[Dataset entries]

Content starts

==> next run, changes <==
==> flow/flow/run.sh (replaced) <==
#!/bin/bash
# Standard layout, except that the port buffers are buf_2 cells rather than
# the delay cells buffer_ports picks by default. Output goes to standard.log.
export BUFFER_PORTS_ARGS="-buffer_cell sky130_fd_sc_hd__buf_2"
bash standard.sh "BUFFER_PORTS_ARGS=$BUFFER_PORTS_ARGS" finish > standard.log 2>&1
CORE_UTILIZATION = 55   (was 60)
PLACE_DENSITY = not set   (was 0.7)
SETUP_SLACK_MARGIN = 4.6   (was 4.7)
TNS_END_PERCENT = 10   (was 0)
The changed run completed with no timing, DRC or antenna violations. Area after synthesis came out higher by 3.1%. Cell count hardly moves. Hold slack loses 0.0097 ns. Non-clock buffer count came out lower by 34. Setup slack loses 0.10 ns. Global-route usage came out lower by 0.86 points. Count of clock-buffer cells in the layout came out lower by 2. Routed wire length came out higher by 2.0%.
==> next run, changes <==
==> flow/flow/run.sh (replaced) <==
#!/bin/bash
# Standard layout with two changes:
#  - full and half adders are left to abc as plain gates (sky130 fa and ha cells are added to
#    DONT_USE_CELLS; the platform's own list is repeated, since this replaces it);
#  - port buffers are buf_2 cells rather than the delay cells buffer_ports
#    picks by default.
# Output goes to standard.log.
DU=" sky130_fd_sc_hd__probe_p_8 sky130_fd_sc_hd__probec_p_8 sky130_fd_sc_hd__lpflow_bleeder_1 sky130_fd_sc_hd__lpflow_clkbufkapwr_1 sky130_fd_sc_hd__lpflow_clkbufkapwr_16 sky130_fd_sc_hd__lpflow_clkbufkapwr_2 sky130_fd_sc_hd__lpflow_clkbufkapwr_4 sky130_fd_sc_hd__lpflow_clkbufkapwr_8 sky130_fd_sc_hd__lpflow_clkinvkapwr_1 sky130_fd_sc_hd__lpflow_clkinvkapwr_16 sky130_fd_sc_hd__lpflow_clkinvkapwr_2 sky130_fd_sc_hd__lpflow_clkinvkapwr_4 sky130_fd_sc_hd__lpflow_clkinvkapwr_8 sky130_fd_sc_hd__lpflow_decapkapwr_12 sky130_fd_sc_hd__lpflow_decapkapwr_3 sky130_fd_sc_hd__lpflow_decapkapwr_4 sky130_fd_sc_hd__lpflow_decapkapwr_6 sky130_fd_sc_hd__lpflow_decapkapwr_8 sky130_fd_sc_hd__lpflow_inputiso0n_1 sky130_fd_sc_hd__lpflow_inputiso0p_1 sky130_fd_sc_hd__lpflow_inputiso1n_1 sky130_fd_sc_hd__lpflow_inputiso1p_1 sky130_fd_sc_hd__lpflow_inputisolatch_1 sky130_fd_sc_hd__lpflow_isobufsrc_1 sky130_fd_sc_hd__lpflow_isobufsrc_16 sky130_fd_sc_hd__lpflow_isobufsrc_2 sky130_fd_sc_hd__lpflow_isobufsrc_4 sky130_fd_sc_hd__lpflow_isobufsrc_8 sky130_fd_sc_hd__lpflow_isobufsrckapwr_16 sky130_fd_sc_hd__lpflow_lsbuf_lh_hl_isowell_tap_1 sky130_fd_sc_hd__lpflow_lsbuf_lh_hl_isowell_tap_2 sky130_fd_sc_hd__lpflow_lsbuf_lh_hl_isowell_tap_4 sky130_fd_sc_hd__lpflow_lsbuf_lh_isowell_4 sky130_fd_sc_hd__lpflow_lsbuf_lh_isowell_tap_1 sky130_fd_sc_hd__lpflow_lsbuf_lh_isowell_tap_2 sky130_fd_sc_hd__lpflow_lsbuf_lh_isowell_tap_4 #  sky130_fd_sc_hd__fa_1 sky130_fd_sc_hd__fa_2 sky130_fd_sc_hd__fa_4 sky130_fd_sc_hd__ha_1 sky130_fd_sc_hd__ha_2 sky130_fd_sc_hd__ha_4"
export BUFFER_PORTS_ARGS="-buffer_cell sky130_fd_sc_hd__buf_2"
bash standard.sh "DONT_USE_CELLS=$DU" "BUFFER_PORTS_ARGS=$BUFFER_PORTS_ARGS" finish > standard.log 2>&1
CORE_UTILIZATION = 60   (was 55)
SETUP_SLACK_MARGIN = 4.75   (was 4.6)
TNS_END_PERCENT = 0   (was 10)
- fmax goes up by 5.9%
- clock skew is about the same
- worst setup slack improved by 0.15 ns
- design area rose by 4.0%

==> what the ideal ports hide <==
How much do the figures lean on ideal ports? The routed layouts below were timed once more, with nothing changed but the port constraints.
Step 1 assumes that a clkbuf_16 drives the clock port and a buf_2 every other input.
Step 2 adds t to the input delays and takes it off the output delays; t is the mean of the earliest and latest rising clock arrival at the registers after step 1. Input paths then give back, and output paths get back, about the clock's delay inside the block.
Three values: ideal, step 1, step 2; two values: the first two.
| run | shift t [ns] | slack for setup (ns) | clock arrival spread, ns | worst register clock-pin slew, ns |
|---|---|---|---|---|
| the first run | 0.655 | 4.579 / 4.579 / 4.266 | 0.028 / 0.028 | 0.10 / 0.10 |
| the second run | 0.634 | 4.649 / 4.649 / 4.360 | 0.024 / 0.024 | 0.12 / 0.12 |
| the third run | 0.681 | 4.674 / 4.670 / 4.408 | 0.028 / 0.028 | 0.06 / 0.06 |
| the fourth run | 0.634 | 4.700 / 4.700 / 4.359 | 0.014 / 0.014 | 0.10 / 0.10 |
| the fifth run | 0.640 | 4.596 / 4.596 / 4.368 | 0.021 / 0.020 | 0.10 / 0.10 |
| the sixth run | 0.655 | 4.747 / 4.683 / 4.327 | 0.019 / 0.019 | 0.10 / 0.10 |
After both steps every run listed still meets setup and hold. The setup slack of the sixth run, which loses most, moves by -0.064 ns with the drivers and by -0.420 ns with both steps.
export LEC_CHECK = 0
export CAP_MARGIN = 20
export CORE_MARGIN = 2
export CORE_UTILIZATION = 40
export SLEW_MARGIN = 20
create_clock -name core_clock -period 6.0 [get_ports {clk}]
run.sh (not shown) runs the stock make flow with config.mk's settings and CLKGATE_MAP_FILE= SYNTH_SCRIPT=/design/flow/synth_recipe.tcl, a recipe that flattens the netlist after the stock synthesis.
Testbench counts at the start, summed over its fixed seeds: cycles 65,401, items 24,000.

Content ends

About this exercise: From the line that contains "create_clock -name core_clock" down to the final line of the entries, print every line exactly as it is, and only those lines.

Answer space:
create_clock -name core_clock -period 6.0 [get_ports {clk}]
run.sh (not shown) runs the stock make flow with config.mk's settings and CLKGATE_MAP_FILE= SYNTH_SCRIPT=/design/flow/synth_recipe.tcl, a recipe that flattens the netlist after the stock synthesis.
Testbench counts at the start, summed over its fixed seeds: cycles 65,401, items 24,000.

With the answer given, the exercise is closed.